The pragmatic consideration that usually influences the decision to use mmap() i...

tmountain · on Jan 14, 2022

The original version of MongoDB used mmap, and I worked at a company that had a ton of issues with cache warmup and the cache getting trashed by competing processes. Granted this was a long time ago, but the main issue was the operating system's willingness to reallocate large swaths of memory from the address space to whatever process was asking for memory right now.

Once the working set got trashed, performance would go through the floor, and our app would slow to a crawl while the cache went through the warmup cycle.

Long story short, with that model, Mongo couldn't "own" the memory it was using, and this lead to chronic problems. Wiredtiger fixed this completely, but I still think this is a cautionary tale for anyone considering building a DB without a dedicated memory manager.

hinkley · on Jan 15, 2022

The original sales pitch I heard for slab alocators was: use the standard libraries for general workloads, but if you know your data better than the stdlib, you might be able to do better.

mmap access patterns seem like something where you can do better. Especially in the age of io_uring, when an n+1 pointer chasing situation doesn't particularly care what order the results are processed as long as the last one shows up in a reasonable amount of time.

bogomipz · on Jan 15, 2022

Perhaps I misread your first sentence but was MongoDB related to your cache warming issue? Or were these two distinct issues related to mmap-based data stores?

dicroce · on Jan 14, 2022

I have written a couple of mmap() based time series databases. In my case, these were databases for holding video. For my uses, mmap() has been great. I strongly agree with your comment. Maybe mmap() isn't the greatest, but it has worked for me.

stingraycharles · on Jan 14, 2022

When you say “replacing mmap()”, could you elaborate a bit on it? The way you write it sounds like you’re describing a reimplementation of mmap() with the same API, while I believe the actual goal would be to completely rewrite the persistence and caching layer to be like a “real” database.

jandrewrogers · on Jan 14, 2022

The implementation is essentially a complete replacement for the kernel page cache and I/O scheduler, much of the behavior of which is hidden behind the mmap() functions. It is never a drop-in replacement and you wouldn't want it to be but it is functionally quite similar.

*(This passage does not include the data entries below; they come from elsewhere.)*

## src/rtl/array_ram_pkg.sv

```systemverilog
// Shared primitives for compiled dataflow blocks: default word/address widths,
// their types, boolean constants and the array_ram controller state type.
package array_ram_pkg;

    localparam int intN  = 8;
    localparam int addrN = 8;

    typedef logic [intN-1:0]  intT;
    typedef logic [addrN-1:0] addrT;

    localparam logic true  = 1'b1;
    localparam logic false = 1'b0;

    typedef enum logic {
        CLEAR = 1'b0,
        IDLE  = 1'b1
    } array_ram_state_e;

endpackage

```

## src/rtl/array_ram_core.sv

```systemverilog
// Inferred single-port RAM with write enable and a registered output that
// returns the written word on writes and the stored word on reads.
module array_ram_core
    import array_ram_pkg::*;
#(
    parameter int N = intN,
    parameter int A = addrN
) (
    input  logic         clk,
    input  logic         nrst,
    input  logic         en,
    input  logic         we,
    input  logic [A-1:0] addr,
    input  logic [N-1:0] wdata,
    output logic [N-1:0] rdata
);

    logic [N-1:0] mem [0:(1<<A)-1];
    logic [N-1:0] rdata_d;
    logic [N-1:0] rdata_q;

    // Output holds its value on cycles without an access.
    always_comb begin
        rdata_d = rdata_q;
        if (en) begin
            rdata_d = we ? wdata : mem[addr];
        end
    end

    always_ff @(posedge clk) begin
        if (!nrst) begin
            rdata_q <= '0;
        end else begin
            rdata_q <= rdata_d;
        end
    end

    always_ff @(posedge clk) begin
        if (en && we) begin
            mem[addr] <= wdata;
        end
    end

    assign rdata = rdata_q;

endmodule

```

## src/rtl/array_ram.sv

```systemverilog
// Backing store for Array interfaces: zero-sweeps the memory after reset, then
// serves one read or write per valid cycle with a one-cycle ready strobe.
module array_ram
    import array_ram_pkg::*;
#(
    parameter int N = intN,
    parameter int A = addrN
) (
    input  logic         clk,
    input  logic         nrst,
    input  logic [A-1:0] addr,
    input  logic         we,
    input  logic [N-1:0] di,
    input  logic         valid,
    // 'do' is a reserved word, so the response port is dout.
    output logic [N-1:0] dout,
    output logic         ready
);

    array_ram_state_e state_q, state_d;
    logic [A-1:0]     cnt_q, cnt_d;
    logic             ready_q, ready_d;

    logic             mem_en;
    logic             mem_we;
    logic [A-1:0]     mem_addr;
    logic [N-1:0]     mem_wdata;

    always_comb begin
        state_d   = state_q;
        cnt_d     = cnt_q;
        ready_d   = false;
        mem_en    = false;
        mem_we    = false;
        mem_addr  = addr;
        mem_wdata = di;

        case (state_q)
            CLEAR: begin
                mem_en    = true;
                mem_we    = true;
                mem_addr  = cnt_q;
                mem_wdata = '0;
                cnt_d     = cnt_q + 1'b1;
                if (cnt_q == '1) begin
                    state_d = IDLE;
                end
            end
            IDLE: begin
                if (valid) begin
                    mem_en  = true;
                    mem_we  = we;
                    ready_d = true;
                end
            end
            default: state_d = CLEAR;
        endcase

        // Reset wins over any request or clear write on the same edge.
        if (!nrst) begin
            mem_en = false;
            mem_we = false;
        end
    end

    always_ff @(posedge clk) begin
        if (!nrst) begin
            state_q <= CLEAR;
            cnt_q   <= '0;
            ready_q <= false;
        end else begin
            state_q <= state_d;
            cnt_q   <= cnt_d;
            ready_q <= ready_d;
        end
    end

    array_ram_core #(
        .N(N),
        .A(A)
    ) u_core (
        .clk  (clk),
        .nrst (nrst),
        .en   (mem_en),
        .we   (mem_we),
        .addr (mem_addr),
        .wdata(mem_wdata),
        .rdata(dout)
    );

    assign ready = ready_q;

endmodule

```
[src/rtl/free_rsp_merger.sv]
// Merges dispatcher reject responses and or_tree free completions into one free response FIFO write port.
// Optional stats counters (drop_count, merged_count) are built when FREE_RSP_MERGE_STATS_EN is defined.
`ifndef REQ_ID_WIDTH
`define REQ_ID_WIDTH 8
`endif
`ifndef FAIL_REASON_WIDTH
`define FAIL_REASON_WIDTH 4
`endif

module free_rsp_queue #(
  parameter int DEPTH = 4,
  parameter int EW    = 8
) (
  input  logic                       clk,
  input  logic                       rst_n,
  input  logic                       push,
  input  logic [EW-1:0]              din,
  input  logic                       pop,
  output logic [EW-1:0]              head,
  output logic [$clog2(DEPTH):0]     count,
  output logic                       drop
);
  localparam int AW = $clog2(DEPTH);
  localparam logic [AW:0] FULL_LVL = (AW+1)'(DEPTH);

  logic [EW-1:0] mem [DEPTH];
  logic [AW-1:0] wptr, rptr;
  logic          full, accept;

  assign full   = (count == FULL_LVL);
  // a pop on the same edge frees the slot, so a full queue still accepts
  assign accept = push && (!full || pop);
  assign drop   = push && full && !pop;
  assign head   = mem[rptr];

  always_ff @(posedge clk)
    if (accept) mem[wptr] <= din;

  always_ff @(posedge clk or negedge rst_n) begin
    if (!rst_n) begin
      wptr  <= '0;
      rptr  <= '0;
      count <= '0;
    end else begin
      if (accept) wptr <= wptr + AW'(1);
      if (pop)    rptr <= rptr + AW'(1);
      count <= count + (AW+1)'(accept) - (AW+1)'(pop);
    end
  end
endmodule
[src/rtl/eim_mini_master.sv]
// EIM initiator: one valid/ready request becomes one 8-bit multiplexed address/data
// EIM cycle (ADDR, GAP, DATA, HOLD). Optional responder wait-stretch: define EIM_WAIT_EN.
module eim_mini_master #(
  parameter int PHASE_CYCLES = 4,
  parameter int WAIT_TIMEOUT = 255
) (
  input  logic       clk,
  input  logic       rst_n,
  input  logic       req_valid,
  output logic       req_ready,
  input  logic       req_write,
  input  logic [7:0] req_addr,
  input  logic [7:0] req_wdata,
  output logic       rsp_valid,
  output logic [7:0] rsp_rdata,
  output logic       rsp_err,
  output logic       eim_bclk,
  output logic       eim_cs0_n,
  output logic       eim_lba_n,
  output logic       eim_wr_n,
  output logic       eim_oe_n,
  input  logic       eim_wait_n,
  output logic [7:0] eim_da_out,
  output logic       eim_da_oe,
  input  logic [7:0] eim_da_in
);

  if (PHASE_CYCLES < 2 || PHASE_CYCLES > 255) begin : g_bad_phase
    $error("eim_mini_master: PHASE_CYCLES must be 2..255");
  end
  if (WAIT_TIMEOUT < 1 || WAIT_TIMEOUT > 255) begin : g_bad_timeout
    $error("eim_mini_master: WAIT_TIMEOUT must be 1..255");
  end

  typedef enum logic [2:0] {
    IDLE,
    ADDR,
    GAP,
    DATA,
    HOLD
  } state_t;

  localparam logic [7:0] LAST = 8'(PHASE_CYCLES - 1);

  state_t     state, state_nxt;
  logic [7:0] cnt, cnt_nxt;

  logic       lat_write;
  logic [7:0] lat_addr, lat_wdata;

  logic       accept;
  logic       frozen;
  logic       timeout_hit;
  logic       timed_out;
  logic       phase_end;
  logic       hold_done;

  // Transaction fields as seen by the output decode: live request on the accept edge.
  logic       t_write;
  logic [7:0] t_addr, t_wdata;

  logic       cs0_n_nxt, lba_n_nxt, wr_n_nxt, oe_n_nxt, da_oe_nxt;
  logic [7:0] da_out_nxt;

  assign accept    = req_valid && req_ready;
  assign phase_end = (cnt == LAST) && !frozen;
  assign hold_done = (state == HOLD) && (cnt == LAST);

`ifdef EIM_WAIT_EN
  localparam int WW = $clog2(WAIT_TIMEOUT + 1);

  logic [WW-1:0] wait_cnt;
  logic          to_flag;

  // The responder is clk-synchronous, so eim_wait_n is used without a synchronizer.
  assign frozen      = (state == DATA) && !eim_wait_n;
  assign timeout_hit = frozen && (wait_cnt == WW'(WAIT_TIMEOUT - 1));
  assign timed_out   = to_flag;

  always_ff @(posedge clk) begin
    if (!rst_n) begin
      wait_cnt <= '0;
      to_flag  <= 1'b0;
    end else if (accept) begin
      wait_cnt <= '0;
      to_flag  <= 1'b0;
    end else if (frozen) begin
      wait_cnt <= wait_cnt + WW'(1);
      if (timeout_hit) to_flag <= 1'b1;
    end
  end
`else
  logic unused_wait;
  assign unused_wait = eim_wait_n;
  assign frozen      = 1'b0;
  assign timeout_hit = 1'b0;
  assign timed_out   = 1'b0;
`endif

  // NOTE: sequential state uses non-blocking assignments so every register samples
  // pre-edge values; blocking here would create order-dependent simulation races.
  always_ff @(posedge clk) begin
    if (!rst_n) begin
      state <= IDLE;
      cnt   <= '0;
    end else begin
      state <= state_nxt;
      cnt   <= cnt_nxt;
    end
  end

  always_ff @(posedge clk) begin
    if (!rst_n) begin
      lat_write <= 1'b0;
      lat_addr  <= '0;
      lat_wdata <= '0;
    end else if (accept) begin
      lat_write <= req_write;
      lat_addr  <= req_addr;
      lat_wdata <= req_wdata;
    end
  end

  always_comb begin
    // NOTE: defaults first so every path assigns every signal; otherwise a latch is inferred.
    state_nxt = state;
    cnt_nxt   = cnt;
    unique case (state)
      IDLE: begin
        cnt_nxt = '0;
        if (accept) state_nxt = ADDR;
      end
      ADDR, GAP, HOLD: begin
        if (cnt == LAST) begin
          cnt_nxt = '0;
          unique case (state)
            ADDR:    state_nxt = GAP;
            GAP:     state_nxt = DATA;
            default: state_nxt = IDLE;
          endcase
        end else begin
          cnt_nxt = cnt + 8'd1;
        end
      end
      DATA: begin
        if (timeout_hit || phase_end) begin
          state_nxt = HOLD;
          cnt_nxt   = '0;
        end else if (!frozen) begin
          cnt_nxt = cnt + 8'd1;
        end
      end
      default: begin
        state_nxt = IDLE;
        cnt_nxt   = '0;
      end
    endcase

    t_write = (state == IDLE) ? req_write : lat_write;
    t_addr  = (state == IDLE) ? req_addr  : lat_addr;
    t_wdata = (state == IDLE) ? req_wdata : lat_wdata;

    cs0_n_nxt  = 1'b1;
    lba_n_nxt  = 1'b1;
    wr_n_nxt   = 1'b1;
    oe_n_nxt   = 1'b1;
    da_oe_nxt  = 1'b0;
    da_out_nxt = '0;
    unique case (state_nxt)
      IDLE: ;
      ADDR: begin
        cs0_n_nxt  = 1'b0;
        lba_n_nxt  = 1'b0;
        da_oe_nxt  = 1'b1;
        da_out_nxt = t_addr;
      end
      GAP, HOLD: begin
        cs0_n_nxt = 1'b0;
        if (t_write) begin
          da_oe_nxt  = 1'b1;
          da_out_nxt = t_wdata;
        end
      end
      DATA: begin
        cs0_n_nxt = 1'b0;
        if (t_write) begin
          wr_n_nxt   = 1'b0;
          da_oe_nxt  = 1'b1;
          da_out_nxt = t_wdata;
        end else begin
          oe_n_nxt = 1'b0;
        end
      end
      default: ;
    endcase
  end

  // Pins are registered from the next-state decode so they change exactly on phase edges.
  always_ff @(posedge clk) begin
    if (!rst_n) begin
      req_ready  <= 1'b1;
      eim_cs0_n  <= 1'b1;
      eim_lba_n  <= 1'b1;
      eim_wr_n   <= 1'b1;
      eim_oe_n   <= 1'b1;
      eim_bclk   <= 1'b0;
      eim_da_oe  <= 1'b0;
      eim_da_out <= '0;
    end else begin
      req_ready  <= (state_nxt == IDLE);
      eim_cs0_n  <= cs0_n_nxt;
      eim_lba_n  <= lba_n_nxt;
      eim_wr_n   <= wr_n_nxt;
      eim_oe_n   <= oe_n_nxt;
      eim_bclk   <= (state_nxt == IDLE) ? 1'b0 : ~eim_bclk;
      eim_da_oe  <= da_oe_nxt;
      eim_da_out <= da_out_nxt;
    end
  end

  always_ff @(posedge clk) begin
    if (!rst_n) begin
      rsp_valid <= 1'b0;
      rsp_err   <= 1'b0;
      rsp_rdata <= '0;
    end else begin
      rsp_valid <= hold_done;
      rsp_err   <= hold_done && timed_out;
      // Sampled while oe_n is still low; a timed-out read reports all-ones instead.
      if (state == DATA && !lat_write) begin
        if (timeout_hit)    rsp_rdata <= 8'hFF;
        else if (phase_end) rsp_rdata <= eim_da_in;
      end
    end
  end

endmodule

For example, while the storage will usually have a linear address space, the "pointer" to that address space won't be a literal pointer even though it may behave much like one. There may be stricter invariants around write back and page fault behavior, and madvise()-like calls have deterministic effects. You often have cheap visibility into details of page/buffer state that you don't get with mmap() that can be used in program logic. And so on. Different but similar.

lmilcin · on Jan 14, 2022

The task is deceivingly simple.

You have a file and a bunch of memory and you need to make sure data is being moved from file to memory when needed and from memory to file when needed.

mmap() is one algorithm to do it, and the idea is that it is not necessarily the best one.

Knowing more about your data and application and needs should theoretically enable you to design an algorithm that will be more efficient at moving data back and forth.

idiocrat · on Jan 15, 2022

> most software engineers

Those could already use available high-level DBs or libraries, rather than building own.

I guess if somebody decides to building a new market-grade database system from scratch, they should hire experienced IO specialists and perhaps also lawyers, as the cache eviction algos are patented.